Rio de Janeiro antwren

Scientific classification
- Kingdom: Animalia
- Phylum: Chordata
- Class: Aves
- Order: Passeriformes
- Family: Thamnophilidae
- Genus: Myrmotherula
- Species: M. fluminensis
- Binomial name: Myrmotherula fluminensis Gonzaga, 1988
- Synonyms: Myrmotherula luctuosa

= Rio de Janeiro antwren =

- Genus: Myrmotherula
- Species: fluminensis
- Authority: Gonzaga, 1988
- Synonyms: Myrmotherula luctuosa

Species of bird in Brazil

The Rio de Janeiro antwren (Myrmotherula fluminensis) is a bird in subfamily Thamnophilinae of family Thamnophilidae, the "typical antbirds". It is endemic to Brazil.

==Taxonomy and systematics==

The Rio de Janeiro antwren is known only from the holotype and a few observations, and its taxonomy is unsettled. The bird's discoverer, the South American Classification Committee of the American Ornithological Society, the International Ornithological Committee, and the Clements taxonomy consider it a full species. BirdLife International's Handbook of the Birds of the World (HBW) does not recognize it as a taxon but as a color morph of the silvery-flanked antwren (M. luctuosa). Other authors have suggested that it could a hybrid between the silvery-flanked antwren and the unicolored antwren (M. unicolor). Gonzaga, who discovered the bird, noted that treating it as a color morph or a hybrid are plausible alternatives to full species status.

==Description==

The Rio de Janeiro antwren is about 10 cm long. The type specimen weighed 9 g. The adult male has a whitish ring around the eye and stripe below it. It has gray upperparts. Its wings are darker gray with white-tipped black coverts. Its tail is gray. Its throat, breast, and center of its belly are black. The rest of its underparts are the same gray as the upperparts. It has a brown iris, a blackish brown bill, and pale bluish gray feet with yellowish soles. The female has not been described.
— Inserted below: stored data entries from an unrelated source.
### src/rtl/matrix_pkg.sv
// Shared constants and types for the matrix-product datapath: bank geometry,
// reader FSM states and the 16-bit operand lane layout used by the operand path.
package matrix_pkg;

    localparam int N_SLOTS = 9;
    localparam int DATA_W  = 32;
    localparam int SEL_W   = 4;

    typedef enum logic {
        IDLE = 1'b0,
        SEND = 1'b1
    } state_t;

    // Operand word packs A in the low half and B in the high half.
    localparam int LANE_W = 16;
    localparam int A_LSB  = 0;
    localparam int A_MSB  = A_LSB + LANE_W - 1;
    localparam int B_LSB  = LANE_W;
    localparam int B_MSB  = B_LSB + LANE_W - 1;

endpackage

### src/rtl/result_stream_reader_if.sv
// Valid/ready result stream carrying one bank slot per transfer.
interface result_stream_reader_if #(
    parameter int DATA_W = 32,
    parameter int SEL_W  = 4
);
    logic [DATA_W-1:0] data;
    logic [SEL_W-1:0]  index;
    logic              last;
    logic              valid;
    logic              ready;

    modport master (output data, index, last, valid, input ready);
    modport slave  (input data, index, last, valid, output ready);
endinterface

### src/rtl/result_stream_reader.sv
// Walks the result bank slot by slot and streams each word downstream,
// one frame of N_SLOTS words per start request.
module result_stream_reader
    import matrix_pkg::*;
#(
    parameter int N_SLOTS = matrix_pkg::N_SLOTS,
    parameter int DATA_W  = matrix_pkg::DATA_W,
    parameter int SEL_W   = matrix_pkg::SEL_W
) (
    input  logic                  clk,
    input  logic                  reset,
    input  logic                  start,
    output logic [SEL_W-1:0]      rd_sel,
    input  logic [DATA_W-1:0]     rd_data,
    result_stream_reader_if.master m,
    output logic                  busy,
    output logic                  done
);

    localparam logic [SEL_W-1:0] LAST_SLOT = SEL_W'(N_SLOTS - 1);

    state_t            state, state_n;
    logic [SEL_W-1:0]  ptr, ptr_n;
    logic [DATA_W-1:0] data_n;
    logic [SEL_W-1:0]  index_n;
    logic              last_n, valid_n, done_n;

    assign rd_sel = ptr;

    always_comb begin
        state_n = state;
        ptr_n   = ptr;
        data_n  = m.data;
        index_n = m.index;
        last_n  = m.last;
        valid_n = m.valid;
        done_n  = 1'b0;
        unique case (state)
            IDLE: begin
                if (start) begin
                    data_n  = rd_data;
                    index_n = '0;
                    last_n  = (N_SLOTS == 1);
                    valid_n = 1'b1;
                    ptr_n   = (N_SLOTS == 1) ? '0 : SEL_W'(1);
                    state_n = SEND;
                end
            end
            SEND: begin
                if (m.valid && m.ready) begin
                    if (m.last) begin
                        valid_n = 1'b0;
                        last_n  = 1'b0;
                        ptr_n   = '0;
                        done_n  = 1'b1;
                        state_n = IDLE;
                    end else begin
                        data_n  = rd_data;
                        index_n = ptr;
                        last_n  = (ptr == LAST_SLOT);
                        // Wrap early so rd_sel never points past the last slot.
                        ptr_n   = (ptr == LAST_SLOT) ? '0 : ptr + SEL_W'(1);
                    end
                end
            end
            default: state_n = IDLE;
        endcase
    end

    always_ff @(posedge clk or negedge reset) begin
        if (!reset) begin
            state   <= IDLE;
            ptr     <= '0;
            m.data  <= '0;
            m.index <= '0;
            m.last  <= 1'b0;
            m.valid <= 1'b0;
            busy    <= 1'b0;
            done    <= 1'b0;
        end else begin
            state   <= state_n;
            ptr     <= ptr_n;
            m.data  <= data_n;
            m.index <= index_n;
            m.last  <= last_n;
            m.valid <= valid_n;
            busy    <= (state_n == SEND);
            done    <= done_n;
        end
    end

endmodule

### src/flat_wrapper.sv
// flat-port wrapper written by rule: the top's interface ports become plain ports
module result_stream_reader_flat import matrix_pkg::*;
#(
    parameter int N_SLOTS = matrix_pkg::N_SLOTS,
    parameter int DATA_W  = matrix_pkg::DATA_W,
    parameter int SEL_W   = matrix_pkg::SEL_W
)
  (clk, reset, start, rd_sel, rd_data, busy, done, m_data, m_index, m_last, m_valid, m_ready);
  result_stream_reader_if #(.DATA_W(DATA_W), .SEL_W(SEL_W)) m_i ();
  input  logic clk;
  input  logic reset;
  input  logic start;
  output logic [SEL_W-1:0] rd_sel;
  input  logic [DATA_W-1:0] rd_data;
  output logic busy;
  output logic done;
  output wire logic [$bits(m_i.data)-1:0] m_data;
  output wire logic [$bits(m_i.index)-1:0] m_index;
  output wire logic [$bits(m_i.last)-1:0] m_last;
  output wire logic [$bits(m_i.valid)-1:0] m_valid;
  input wire logic [$bits(m_i.ready)-1:0] m_ready;
  assign m_data = m_i.data;
  assign m_index = m_i.index;
  assign m_last = m_i.last;
  assign m_valid = m_i.valid;
  assign m_i.ready = m_ready;
  result_stream_reader #(.N_SLOTS(N_SLOTS), .DATA_W(DATA_W), .SEL_W(SEL_W)) u_core (.clk(clk), .reset(reset), .start(start), .rd_sel(rd_sel), .rd_data(rd_data), .m(m_i), .busy(busy), .done(done));
endmodule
==Distribution and habitat==

The holotype of the Rio de Janeiro antwren was collected in 1988 in Brazil's central Rio de Janeiro state. It has not been seen again at that site, and was not seen again anywhere until 1994. Then and since it has been recorded a few times in Reserva Ecológica Guapiaçu (REGUA), which is near the type locality. The holotype was collected in a highly disturbed small woodlot near sea level. The sightings at REGUA have been in secondary forest that is less than 25 years old; the sightings were near old clearings and at elevations between 35 and 200 m.

==Behavior==
===Movement===

The Rio de Janeiro antwren's movement pattern, if any, is not known. The holotype was collected at a site that had been studied for seven years, which prompted speculation by the original author and others that the bird could be a straggler or altitudinal migrant from the nearby Serra dos Órgãos.

===Feeding===

The Rio de Janeiro antwren's diet is almost unknown. The holotype's stomach contained the remains of arthropods. The species has been observed feeding with mixed-species foraging flocks, usually within about 2 m of the ground.

===Breeding===

Nothing is known about the Rio de Janeiro antwren's breeding biology.

===Vocalization===

As of early 2024 neither xeno-canto nor the Cornell Lab of Ornithology's Macaulay Library have recordings of Rio de Janeiro antwren vocalizations. Apparently some have been made, because authors note that the vocalizations are almost or entirely indistinguishable from those of the silvery-flanked antwren.

==Status==

The IUCN follows HBW taxonomy and so has not assessed the Rio de Janeiro antwren separately from the silvery-flanked antwren.